Valdes Gilmer, Solberg Timothy D, Heskel Marina, Ungar Lyle, Simone Charles B
Department of Radiation Oncology, Perelman Center for Advance Medicine, University of Pennsylvania, Philadelphia, PA, USA.
Phys Med Biol. 2016 Aug 21;61(16):6105-20. doi: 10.1088/0031-9155/61/16/6105. Epub 2016 Jul 27.

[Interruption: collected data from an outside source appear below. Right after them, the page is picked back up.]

File: src/rtl/emvl_pkg.sv
// Types, constants and routing tables for the multivector linear map
package emvl_pkg;

  typedef enum logic [1:0] {
    ACT_LOAD   = 2'd0,
    ACT_BLADE  = 2'd1,
    ACT_FINISH = 2'd2
  } action_t;

  localparam int NUM_BLADES = 16;
  localparam int NUM_DIAG   = 5;   // slices 0..4
  localparam int NUM_LOW    = 4;   // slices 5..8
  localparam logic [3:0] FIRST_LOW_SLICE = 4'd5;
  localparam logic [3:0] NUM_SLICES      = 4'd9;
  localparam logic [3:0] LAST_BLADE      = 4'd15;

  typedef logic signed [39:0] acc_t;
  typedef logic signed [31:0] prod_val_t;
  typedef logic signed [15:0] q312_t;

  localparam acc_t ACC_MAX = {1'b0, {39{1'b1}}};
  localparam acc_t ACC_MIN = {1'b1, {39{1'b0}}};

  // Accepted input transaction
  typedef struct packed {
    logic [1:0] action;
    logic [3:0] index;
    q312_t      value;
  } item_t;

  // Product stage contents handed to the accumulators
  typedef struct packed {
    logic      is_finish;
    logic [3:0] diag_dest;
    logic       low_en;
    logic [3:0] low_dest;
    prod_val_t  p_diag;
    prod_val_t  p_low;
    q312_t      bias;
  } prod_t;

  // Grade-lowering route of one source blade
  typedef struct packed {
    logic       en;
    logic [3:0] dest;
    logic [1:0] bank;   // slice minus 5
  } low_route_t;

  // Unsigned Q1.16 slice norm, 1.0 as 65536
  function automatic logic [16:0] slice_scale(logic [3:0] slice);
    logic [16:0] s;
    case (slice)
      4'd1, 4'd3: s = 17'd32768;
      4'd2:       s = 17'd26755;
      4'd6, 4'd7: s = 17'd37837;
      default:    s = 17'd65536;
    endcase
    return s;
  endfunction

  // Grade-diagonal slice, 0..4
  function automatic logic [2:0] diag_slice(logic [3:0] blade);
    logic [2:0] s;
    case (blade)
      4'd0:                         s = 3'd0;
      4'd1, 4'd2, 4'd3, 4'd4:       s = 3'd1;
      4'd11, 4'd12, 4'd13, 4'd14:   s = 3'd3;
      4'd15:                        s = 3'd4;
      default:                      s = 3'd2;
    endcase
    return s;
  endfunction

  function automatic low_route_t low_route(logic [3:0] blade);
    low_route_t r;
    case (blade)
      4'd0:    r = '{en: 1'b1, dest: 4'd1,  bank: 2'd0};
      4'd2:    r = '{en: 1'b1, dest: 4'd5,  bank: 2'd1};
      4'd3:    r = '{en: 1'b1, dest: 4'd6,  bank: 2'd1};
      4'd4:    r = '{en: 1'b1, dest: 4'd7,  bank: 2'd1};
      4'd8:    r = '{en: 1'b1, dest: 4'd11, bank: 2'd2};
      4'd9:    r = '{en: 1'b1, dest: 4'd12, bank: 2'd2};
      4'd10:   r = '{en: 1'b1, dest: 4'd13, bank: 2'd2};
      4'd14:   r = '{en: 1'b1, dest: 4'd15, bank: 2'd3};
      default: r = '{en: 1'b0, dest: 4'd0,  bank: 2'd0};
    endcase
    return r;
  endfunction

  // 40-bit accumulate with clamping
  function automatic acc_t sat_add(acc_t a, prod_val_t b);
    logic signed [40:0] s;
    acc_t r;
    s = 41'(a) + 41'(b);
    if (s[40] != s[39]) begin
      r = s[40] ? ACC_MIN : ACC_MAX;
    end else begin
      r = s[39:0];
    end
    return r;
  endfunction

endpackage

File: src/rtl/emvl_mult.sv
// Slice weight store, weight scaling and blade product stage
module emvl_mult import emvl_pkg::*; (
  input  logic  clk,
  input  logic  rst,
  input  logic  adv,
  input  logic  in_valid,
  input  item_t in_item,
  output logic  p_valid,
  output prod_t prod
);

  q312_t diag_w [NUM_DIAG];
  q312_t low_w  [NUM_LOW];

  logic signed [33:0] wprod;
  logic signed [33:0] wsum;
  q312_t              wscaled;
  logic [2:0]         dsel;
  low_route_t         lroute;
  logic               is_load;
  logic               is_blade;
  logic               is_finish;
  prod_t              prod_next;

  assign is_load   = in_valid && (in_item.action == ACT_LOAD);
  assign is_blade  = in_valid && (in_item.action == ACT_BLADE);
  assign is_finish = in_valid && (in_item.action == ACT_FINISH);

  // Weight pre-scale, rounding half up
  assign wprod   = $signed(in_item.value) * $signed({1'b0, slice_scale(in_item.index)});
  assign wsum    = wprod + 34'sd32768;
  assign wscaled = wsum[31:16];

  // Weight banks: diagonal slices 0..4, lowering slices 5..8
  always_ff @(posedge clk) begin
    if (rst) begin
      for (int k = 0; k < NUM_DIAG; k++) diag_w[k] <= '0;
      for (int k = 0; k < NUM_LOW; k++)  low_w[k]  <= '0;
    end else if (adv && is_load) begin
      if (in_item.index < FIRST_LOW_SLICE) begin
        diag_w[in_item.index[2:0]] <= wscaled;
      end else if (in_item.index < NUM_SLICES) begin
        low_w[2'(in_item.index - FIRST_LOW_SLICE)] <= wscaled;
      end
    end
  end

  // Blade products
  assign dsel   = diag_slice(in_item.index);
  assign lroute = low_route(in_item.index);

  always_comb begin
    prod_next.is_finish = is_finish;
    prod_next.diag_dest = in_item.index;
    prod_next.low_en    = lroute.en;
    prod_next.low_dest  = lroute.dest;
    prod_next.p_diag    = diag_w[dsel] * in_item.value;
    prod_next.p_low     = low_w[lroute.bank] * in_item.value;
    prod_next.bias      = in_item.value;
  end

  always_ff @(posedge clk) begin
    if (rst) begin
      p_valid <= 1'b0;
    end else if (adv) begin
      p_valid <= is_blade || is_finish;
    end
  end

  always_ff @(posedge clk) begin
    if (adv) begin
      prod <= prod_next;
    end
  end

endmodule

File: config.mk
export PLATFORM = sky130hd
export DESIGN_NAME = emvl_mult
export DESIGN_NICKNAME = d
export VERILOG_FILES = /design/src/rtl/emvl_pkg.sv /design/src/rtl/emvl_mult.sv
export SDC_FILE = /design/constraint.sdc
export NUM_CORES = 2
export LEC_CHECK = 0
export BUFFER_PORTS_ARGS = -buffer_cell sky130_fd_sc_hd__buf_2
export CORE_MARGIN = 8
export CORE_UTILIZATION = 56
export CTS_CLUSTER_SIZE = 25
export DETAILED_ROUTE_END_ITERATION = 8
export GPL_TIMING_DRIVEN = 0
export HOLD_SLACK_MARGIN = 0.12
export PLACE_DENSITY = 0.87
export SYNTH_ARGS = -nofsm -noshare
export SYNTH_HDL_FRONTEND = slang
export SYNTH_SLANG_ARGS = --single-unit
File: constraint.sdc
create_clock -name clk -period 7.5 [get_ports clk]
set_clock_uncertainty 0.1 [all_clocks]
set_input_delay 0.375 -clock clk [delete_from_list [all_inputs] [get_ports clk]]
set_output_delay 0.375 -clock clk [all_outputs]
set_load 0.02 [all_outputs]
=== Yosys cells after proc, flatten, opt, wreduce, memory -nomap -nowiden ===
Memory sizes are Yosys's and may differ from the RTL's.
Index checks and enable logic that the tools add are counted.

* Memory bits (writable): 144
* Bits in read-only memories: 160
* Register bits: 91
* Output and inout port bits: 91
* Word-level logic and storage cells: 54
* Memories kept: 4

* Equality and inequality tests: 7
* Reductions and logical operators: 10
* Add/subtract/negate cells: 2
* Multipliers: 3
* Magnitude comparators: 2
* Muxes and demuxes: 18

{| class="wikitable"
|+ Memory list
! name !! depth !! bits a word !! rd ports !! clocked after memory_dff !! wr ports !! line !! RTL
|-
| (name not given) || 16 || 7 || 1 || 0 || 0 || emvl_pkg.sv:76 || <nowiki>case (blade)</nowiki>
|-
| diag_w || 5 || 16 || 1 || 0 || 5 || emvl_mult.sv:12 || <nowiki>q312_t diag_w [NUM_DIAG];</nowiki>
|-
| low_w || 4 || 16 || 1 || 0 || 4 || emvl_mult.sv:13 || <nowiki>q312_t low_w [NUM_LOW];</nowiki>
|-
| (name not given) || 16 || 3 || 1 || 0 || 0 || emvl_pkg.sv:64 || <nowiki>case (blade)</nowiki>
|}

{| class="wikitable"
|+ Operator list
! kind !! number
|-
| 16-bit by 16-bit multiplier with 32-bit output || 2
|-
| 17-bit case mux with 3 select lines || 1
|-
| 32-bit by 17-bit adder with 32-bit output (second input constant) || 1
|-
| 16-bit by 18-bit multiplier with 32-bit output || 1
|-
| 16-bit two-way mux || 2
|-
| 16-bit OR reduction || 2
|-
| 1-bit two-way mux || 13
|-
| 4-bit by 2-bit == test with 1-bit output (second input constant) || 2
|-
| 4-bit by 3-bit == test with 1-bit output (second input constant) || 2
|-
| 4-bit by 1-bit == test with 1-bit output (second input constant) || 1
|-
| 1-bit logical AND || 4
|-
| 4-bit by 3-bit less-than comparator with 1-bit output (second input constant) || 1
|-
| 4-bit less-than comparator (second input constant) || 1
|-
| 2-bit OR reduction || 2
|-
| 3-bit two-way mux || 1
|-
| 2-bit by 1-bit == test with 1-bit output (second input constant) || 1
|-
| 2-bit == test (second input constant) || 1
|-
| 2-bit logical NOT || 1
|-
| 2-bit two-way mux || 1
|-
| 2-bit by 1-bit subtractor with 2-bit output (second input constant) || 1
|-
| 1-bit logical OR || 1
|}

=== Logic depth before layout (Yosys ltp) ===
* Depth after elaboration: 8
* Gate-level depth with buffers: 32
* Mapped depth without buffers: 29

=== Worst setup path after synthesis ===
Ideal clock, no wire load.

* Path kind: input to register
* Start: in in_item[17] in the netlist's numbering
* End: reg prod[78] in the netlist's numbering (data pin)
* Stages: 32
* Required time: 7.142 ns
* Buffers on the path: 4
* Arrival time: 7.740 ns
* Library setup time: 0.258 ns
* Setup slack: -0.598 ns
* Path through: buf_2 -> inv_2 -> ha_1 -> inv_1 -> ha_1 -> o21ai_2 -> buf_2 -> mux4_2 -> mux2_2 -> buf_2 -> nand2_1 -> inv_1 -> fa_1 -> inv_1 -> fa_1 -> fa_1 -> inv_1 -> fa_1 -> fa_1 -> inv_1 -> fa_1 -> inv_1 -> ha_1 -> clkbuf_1 -> o21a_1 -> o211ai_1 -> a31o_2 -> a221oi_1 -> a31oi_1 -> o31ai_1 -> a21oi_1 -> xnor2_1

{| class="wikitable"
|+ RTL lines
! element !! line !! RTL
|-
| from (decl) || emvl_mult.sv:7 || <nowiki>input item_t in_item,</nowiki>
|-
| to (signal assigned) || emvl_mult.sv:72 || <nowiki>prod <= prod_next;</nowiki>
|-
| to (decl) || emvl_mult.sv:9 || <nowiki>output prod_t prod</nowiki>
|}

==> impl_metrics.toml <==
[status]
outcome = "finished, violations left"
violations = "negative setup slack"

[cts]
tritoncts = "built"
clock_latency_ps = 590
clock_path_buffers = 3
clock_tree.root_cell = "clkbuf_16"
htree_levels = 2
cts_sinks = 283
clk_pin_slew_ps = 50
cts-buffers-inserted = 34

[floorplanning]
placementRows = 96
die_width_um = 277
start_util_pct = 56.2
core_area_um2 = 68100
pin_count = 117
chipHeight_um = 277
die_area_um2 = 77000

[critical_path]
crit_required_ps = 7710
critPathArrivalTime_ps = 7860
cpPeakStageDelay_ps = 530
path_max_fanout = 5
crit_top_cell = "fa_1"
crit_buf_inv = 12
crit_family = "adder cells"
critPathSlowestCell = "mux4_2"
criticalPathCategory = "input port to register"
cp-start-kind = "input port"
end_kind = "register"

[yosys]
ys_ff_latch = 283
synthFlopType = "edfxtp_1"
synthAdderAreaFrac_pct = 45.9
synth_compound_area_share_pct = 4.45
synthArstFlopShare_pct = 0
yosys_warnings = 0
muxShareOfSynthArea_pct = 2.55
synth_seq_area_share_pct = 22.2
synth_fp_nets = 4705
syn_inst = 3685
synth-simple-area-share_pct = 12.2
synth_area_um2 = 38300
synth_enable_flop_cells = 282
synthDistinctLibCells = 80
avgSynthCellArea_um2 = 10.4
synth_top_family_by_area = "adder cells"
synth-xor-area-share_pct = 2.31

[grt]
antenna_found_initial = 3
grt_overflow = 0
grt_pass1_vias = 30800
track_usage_pct = 28.0
grt_pass1_wl_mm = 168
grt_max_degree = 50

[timing]
finalHoldViolations = 0
fin_crit_sh_pct = 102
finalSetupTns_ps = -392
fmax_mhz = 131
relSlewSlack_pct = 8.96
setup_slack_ps = -147
tightest_slew_ps = 1370
holdWs_ps = 201
setup_viol = 6
period_minus_slack_ps = 7650
maxSlewViolCount = 0
rsz0062_at_grt = "yes"

[final_layout]
syn2layout_area_growth_pct = 15.4
drive_gt1_share_pct = 15.5
fin_area_um2 = 44200
nets = 4998
seq_area_um2 = 8490
multi_input_area_um2 = 27200
fillCellCount = 4731

[detailed_routing]
ant_nets = 0
drt_wl_total_mm = 108
viasPerCell = 5.75
drtPass1Iterations = 8
dr_total_vias = 28100
drc = 0
drt_iter0_drc = 3256
wire_per_inst_um = 22.2

[flow_run]
timing.max_cap.violations = 0

[hold_path]
hold_class = "input port to register"

[placement]
dp_hpwl_mm = 78.6
dpl_cell_area_um2 = 40300
gp_congestion = 0.983
port_buffers = 116
===== config.mk =====
export PLATFORM = sky130hd
export DESIGN_NAME = lcrs_queue
export DESIGN_NICKNAME = d
export VERILOG_FILES = /design/src/hw/rtl/lcrs_pkg.sv /design/src/hw/rtl/lcrs_queue.sv
export SDC_FILE = /design/constraint.sdc
export NUM_CORES = 1
export LEC_CHECK = 0
export BUFFER_PORTS_ARGS = -buffer_cell sky130_fd_sc_hd__buf_2
export CORE_AREA = 2 2 225 227
export CTS_CLUSTER_DIAMETER = 80
export CTS_CLUSTER_SIZE = 16
export DETAILED_ROUTE_END_ITERATION = 10
export DIE_AREA = 0 0 227 229
export PLACE_DENSITY_LB_ADDON = 0.25
export SETUP_SLACK_MARGIN = 0.05
export SLEW_MARGIN = 10
export SYNTH_ARGS = -nofsm -noshare
export SYNTH_HDL_FRONTEND = slang
export SYNTH_SLANG_ARGS = --single-unit
export TNS_END_PERCENT = 50

===== constraint.sdc =====
create_clock -name clk -period 22 [get_ports clk]
set_clock_uncertainty 0.05 [all_clocks]
set_input_delay 2.2 -clock clk [delete_from_list [all_inputs] [get_ports clk]]
set_output_delay 2.2 -clock clk [all_outputs]
set_load 0.1 [all_outputs]

===== src/hw/rtl/lcrs_pkg.sv =====
// ----------------------------------------------------------------------------
// lcrs_pkg
// shared types, sizes and codes of the lock contention range statistics block
// ----------------------------------------------------------------------------
package lcrs_pkg;

  localparam int RANGE_ENTRIES = 256;
  localparam int CPU_SLOTS     = 16;
  localparam int TASK_SLOTS    = 64;

  localparam int RIDX_W = $clog2(RANGE_ENTRIES);
  localparam int RCNT_W = 9;
  localparam int CPU_W  = (CPU_SLOTS > 1) ? $clog2(CPU_SLOTS) : 1;
  localparam int TASK_W = (TASK_SLOTS > 1) ? $clog2(TASK_SLOTS) : 1;

  localparam int QDEPTH  = 2;
  localparam int QPTR_W  = $clog2(QDEPTH);
  localparam int QCNT_W  = $clog2(QDEPTH + 1);

  localparam logic [1:0] CMD_LOAD  = 2'd0;
  localparam logic [1:0] CMD_BEGIN = 2'd1;
  localparam logic [1:0] CMD_END   = 2'd2;
  localparam logic [1:0] CMD_READ  = 2'd3;

  localparam logic [5:0] FLAG_SPIN  = 6'd1;
  localparam logic [5:0] FLAG_READ  = 6'd2;
  localparam logic [5:0] FLAG_WRITE = 6'd4;

  localparam logic [2:0] ST_DONE     = 3'd0;
  localparam logic [2:0] ST_NO_RANGE = 3'd1;
  localparam logic [2:0] ST_BUSY     = 3'd2;
  localparam logic [2:0] ST_NO_MATCH = 3'd3;
  localparam logic [2:0] ST_NEGATIVE = 3'd4;

  typedef struct packed {
    logic [1:0]  command;
    logic [7:0]  range_index;
    logic [63:0] range_start;
    logic [63:0] range_length;
    logic [3:0]  range_kind;
    logic [63:0] lock_address;
    logic [5:0]  lock_flags;
    logic [63:0] timestamp_ns;
    logic [3:0]  cpu_index;
    logic [5:0]  task_slot;
  } in_t;

  typedef struct packed {
    logic [2:0]  status;
    logic [7:0]  matched_range;
    logic [63:0] dur_sum;
    logic [31:0] event_count;
    logic [63:0] dur_min;
    logic [63:0] dur_max;
    logic [5:0]  first_flags;
  } out_t;

  typedef struct packed {
    logic [1:0]        op;
    logic              idx_ok;
    logic              spin;
    logic [RIDX_W-1:0] idx;
    logic [63:0]       start;
    logic [63:0]       length;
    logic [3:0]        kind;
    logic [63:0]       addr;
    logic [5:0]        flags;
    logic [63:0]       now;
    logic [CPU_W-1:0]  cpu;
    logic [TASK_W-1:0] task_id;
  } qitem_t;

  typedef struct packed {
    logic [63:0] start;
    logic [63:0] length;
    logic [3:0]  kind;
  } tbl_t;

  typedef struct packed {
    logic [63:0] total;
    logic [31:0] count;
    logic [63:0] tmin;
    logic [63:0] tmax;
    logic [5:0]  flags;
  } stat_t;

  typedef struct packed {
    logic [63:0]       lock;
    logic [63:0]       t0;
    logic [5:0]        flags;
    logic [RIDX_W-1:0] rng;
  } pend_t;

endpackage


===== src/hw/rtl/lcrs_queue.sv =====
// ----------------------------------------------------------------------------
// lcrs_queue
// short queue of classified items between front and back
// ----------------------------------------------------------------------------
module lcrs_queue (
  input  logic             clk,
  input  logic             rst_n,
  input  logic             push,
  input  lcrs_pkg::qitem_t push_item,
  output logic             full,
  input  logic             pop,
  output logic             pop_valid,
  output lcrs_pkg::qitem_t pop_item
);

  lcrs_pkg::qitem_t mem_r [lcrs_pkg::QDEPTH];
  logic [lcrs_pkg::QPTR_W-1:0] wp_r, rp_r;
  logic [lcrs_pkg::QCNT_W-1:0] cnt_r;

  assign full      = cnt_r == lcrs_pkg::QCNT_W'(lcrs_pkg::QDEPTH);
  assign pop_valid = cnt_r != '0;
  assign pop_item  = mem_r[rp_r];

  always_ff @(posedge clk) begin
    if (push) begin
      mem_r[wp_r] <= push_item;
    end
  end

  always_ff @(posedge clk) begin
    if (!rst_n) begin
      wp_r  <= '0;
      rp_r  <= '0;
      cnt_r <= '0;
    end else begin
      if (push) begin
        wp_r <= (wp_r == lcrs_pkg::QPTR_W'(lcrs_pkg::QDEPTH - 1)) ? '0 : wp_r + 1'b1;
      end
      if (pop && pop_valid) begin
        rp_r <= (rp_r == lcrs_pkg::QPTR_W'(lcrs_pkg::QDEPTH - 1)) ? '0 : rp_r + 1'b1;
      end
      cnt_r <= cnt_r + lcrs_pkg::QCNT_W'(push) - lcrs_pkg::QCNT_W'(pop && pop_valid);
    end
  end

endmodule


Word-level counts from Yosys, hierarchy flattened

Memories as Yosys holds them, arrays and structs flattened. A register that Yosys moved wholly into a read port is not among the register bits.
Cells that the tools add are included.
W data, S select, Z words.

Register bits: 4
Bits in writable memories: 576
Word-level logic and storage cells: 17
Memories: 1

Memories:

| name  | depth | bits a word | rd ports | clocked after memory_dff | wr ports | RTL line         | RTL |
|---|---|---|---|---|---|---|---|
| mem_r | 2     | 288         | 1        | 1                        | 1        | lcrs_queue.sv:16 | `lcrs_pkg::qitem_t mem_r [lcrs_pkg::QDEPTH];` |

Add/sub/neg operators: 4
Equal/unequal tests: 1
Multiplexer cells: 6
Reduce and logical (&&, ||, !) cells: 2

Operator list:

| kind                  | count |
|---|---|
| $mux W1               | 6 |
| $add A1 B1 Y1 const B | 2 |
| $add A2 B1 Y2         | 1 |
| $eq A2 B2 Y1 const B  | 1 |
| $reduce_bool A2 Y1    | 1 |
| $sub A2 B1 Y2         | 1 |
| $logic_and A1 B1 Y1   | 1 |

Depth between registers and ports, before layout

Word-level depth: 4
Depth in mapped cells: 6

Worst setup path before layout

No wires, ideal clock.

Path type: in2reg
Start: in push
End: reg wp_r
Library setup time: 0.117 ns
Data arrival time: 15.543 ns
Required time: 21.833 ns
Slack: 6.290 ns
Stages on the path: 2
Cells stage by stage: nor2b_1 > o21a_1

RTL lines:

| what                 | RTL line         | RTL |
|---|---|---|
| from (decl)          | lcrs_queue.sv:8  | `input logic push,` |
| to (signal assigned) | lcrs_queue.sv:37 | `wp_r <= (wp_r == lcrs_pkg::QPTR_W'(lcrs_pkg::QDEPTH - 1)) ? '0 : wp_r + 1'b1;` |
| to (decl)            | lcrs_queue.sv:17 | `logic [lcrs_pkg::QPTR_W-1:0] wp_r, rp_r;` |

==> impl_metrics.ini <==
[logic_synthesis]
mappedNetlistArea_mm2 = 0.0219
ys_warn_count = 0
syn_area_per_cell_um2 = 23.8
ys_seq_elements = 581
ys_seq_area_frac = 0.796
synth.net_count = 1213
synth_cell_types = 16
synthCells = 919

[clock_tree]
cts_root_buf = clkbuf_16
hold_buffers = 0
numCtsBuffers = 43
cts_resized = 0
cts.path.max_buffers = 3
numClockSinks = 581
clk_pin_slew_ns = 0.07
insertion_delay_ns = 0.56
post_cts_buffers = 0
cts_tree = done
cts_htree_levels = 2

[worst_setup_path]
crit_arrival_ns = 3.89
crit_chain = buf_4, buf_4, mux2_4, buf_2
reg2reg_slack_ns = 18.84
worstPathRequired_ns = 19.75
critical-path-top-delay-family = buffers and inverters
crit_type = reg -> out
cp_max_fo = 61
crit_buf_inv = 3
cp-end-kind = primary output
rr_startpoint = wp_r
r2r-end = mem_r[0][213]
rr_worst_depth = 3
cp_num_cells = 4
cp_slowest_cell = buf_4
max_stage_delay_ns = 0.88
worstSetupStartpointType = flop
path_common_cell = buf_4
endpoint = pop_item[162]

[route]
via_count = 10800
routed_via_density = 4.85
drc = 0
wirelength_um = 47600
dr.pass1.iters = 4
ant_nets = 0
drtIter0Drc = 570
wl_per_cell_um = 21.5

[global_route]
grtUsageMet3 = 0.0602
use_met2 = 0.307
grt_pass1_vias = 11100
antenna_found_initial = 19
grt_busiest_layer = met2
grtUsageTotal = 0.176
grt_max_degree = 156
overflow = 0
grt_pass1_wl_um = 67300
met1_usage = 0.196

[sta]
hold_viol_final = 0
finalMaxSlewViolations = 0
maxSlewHeadroom = 0.247
period_share = 0.279
rsz0062_at_grt = no
fmaxAchievable_mhz = 163
period_minus_slack_ns = 6.14
tns_ns = 0
final-setup-viol-count = 0
tightest_slew_ns = 1.13

[job]
drv_cap = 0

[cells_and_area]
drive_gt1_frac = 0.607
fin_nets = 1816
nFillCells = 4035
final_core_util = 0.537
final_common_cell = buf_2
area_growth_pct = 21.9
layout_common_cells = buf_2, edfxtp_1, mux2_4

[pwr]
power.density_mw_per_mm2 = 127
pwr-share-seq = 0.387
power_frac_comb = 0.393
p_clk_frac = 0.219
switching_share = 0.420
vdd_ir_drop_max_uv = 95.9
p_switching_w = 0.00142
leakage_nw = 10.2
p_int_w = 0.00196

[place]
gp_congestion = 0.799
io_buffer_count = 581
dp_hpwl_um = 33400

[floorplanning]
rows = 82
start_util = 0.440
coreArea_mm2 = 0.0497
dieArea_mm2 = 0.0520
io_pins = 582
die_h_um = 229
die_w_um = 227

[min_path]
hold_class = reg -> reg

[outcome]
status = finished clean
**src/rtl/tkm_pkg.sv**
```systemverilog
// shared types, constants and the ordering compare for the timestamp merge core
package tkm_pkg;

   // default number of source slots
   localparam int MAX_SOURCES_DEF = 16;

   // field widths
   localparam int SOURCE_W = 4;
   localparam int TS_W     = 64;
   localparam int WORD_W   = 32;
   localparam int SIDE_W   = 8;
   localparam int STATUS_W = 2;

   // command codes
   localparam logic CMD_PUSH = 1'b0;
   localparam logic CMD_POP  = 1'b1;

   // status codes
   localparam logic [STATUS_W-1:0] ST_OK      = 2'd0;
   localparam logic [STATUS_W-1:0] ST_EMPTY   = 2'd1;
   localparam logic [STATUS_W-1:0] ST_REFUSED = 2'd2;

   // one pending head record with its source slot
   typedef struct packed {
      logic        [SOURCE_W-1:0] source;
      logic signed [WORD_W-1:0]   symbol_key;
      logic signed [TS_W-1:0]     timestamp;
      logic signed [WORD_W-1:0]   bid_price;
      logic signed [WORD_W-1:0]   bid_size;
      logic signed [WORD_W-1:0]   ask_price;
      logic signed [WORD_W-1:0]   ask_size;
      logic        [SIDE_W-1:0]   side_code;
   } record_type;

   // per-cycle command broadcast to every cell
   typedef struct packed {
      logic push;
      logic pop;
   } cell_ctrl_type;

   // merge order: signed timestamp, then lower source first
   function automatic logic rec_less(input record_type a, input record_type b);
      logic ts_lt;
      logic ts_eq;
      ts_lt = a.timestamp < b.timestamp;
      ts_eq = a.timestamp == b.timestamp;
      return ts_lt || (ts_eq && (a.source < b.source));
   endfunction

endpackage

```
**src/rtl/tkm_cell.sv**
```systemverilog
// one cell of the sorted record chain: holds one record, shifts on insert and pop
module tkm_cell
   import tkm_pkg::*;
(
   input  logic          clock,
   input  logic          reset,
   input  cell_ctrl_type ctrl,
   input  record_type    new_rec,
   input  logic          prev_lt,
   input  logic          prev_valid,
   input  record_type    prev_rec,
   input  logic          next_valid,
   input  record_type    next_rec,
   output logic          own_lt,
   output logic          valid,
   output record_type    rec
);

   logic       valid_ff;
   logic       valid_in;
   record_type rec_ff;
   record_type rec_in;

   // new record belongs ahead of this cell's record (empty cells sort last)
   assign own_lt = !valid_ff || rec_less(new_rec, rec_ff);

   // insert: take left neighbor if the new record lands further left,
   // take the new record if it lands here; pop: take right neighbor
   always_comb begin
      valid_in = valid_ff;
      rec_in   = rec_ff;
      if (ctrl.push) begin
         if (prev_lt) begin
            valid_in = prev_valid;
            rec_in   = prev_rec;
         end else if (own_lt) begin
            valid_in = 1'b1;
            rec_in   = new_rec;
         end
      end else if (ctrl.pop) begin
         valid_in = next_valid;
         rec_in   = next_rec;
      end
   end

   // occupancy flag
   always_ff @(posedge clock) begin
      if (reset) begin
         valid_ff <= 1'b0;
      end else begin
         valid_ff <= valid_in;
      end
   end

   // record payload
   always_ff @(posedge clock) begin
      rec_ff <= rec_in;
   end

   assign valid = valid_ff;
   assign rec   = rec_ff;

endmodule

```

To develop a patient-specific 'big data' clinical decision tool to predict pneumonitis in stage I non-small cell lung cancer (NSCLC) patients after stereotactic body radiation therapy (SBRT). 61 features were recorded for 201 consecutive patients with stage I NSCLC treated with SBRT, in whom 8 (4.0%) developed radiation pneumonitis. Pneumonitis thresholds were found for each feature individually using decision stumps. The performance of three different algorithms (Decision Trees, Random Forests, RUSBoost) was evaluated. Learning curves were developed and the training error analyzed and compared to the testing error in order to evaluate the factors needed to obtain a cross-validated error smaller than 0.1. These included the addition of new features, increasing the complexity of the algorithm and enlarging the sample size and number of events. In the univariate analysis, the most important feature selected was the diffusion capacity of the lung for carbon monoxide (DLCO adj%). On multivariate analysis, the three most important features selected were the dose to 15 cc of the heart, dose to 4 cc of the trachea or bronchus, and race. Higher accuracy could be achieved if the RUSBoost algorithm was used with regularization. To predict radiation pneumonitis within an error smaller than 10%, we estimate that a sample size of 800 patients is required. Clinically relevant thresholds that put patients at risk of developing radiation pneumonitis were determined in a cohort of 201 stage I NSCLC patients treated with SBRT. The consistency of these thresholds can provide radiation oncologists with an estimate of their reliability and may inform treatment planning and patient counseling. The accuracy of the classification is limited by the number of patients in the study and not by the features gathered or the complexity of the algorithm.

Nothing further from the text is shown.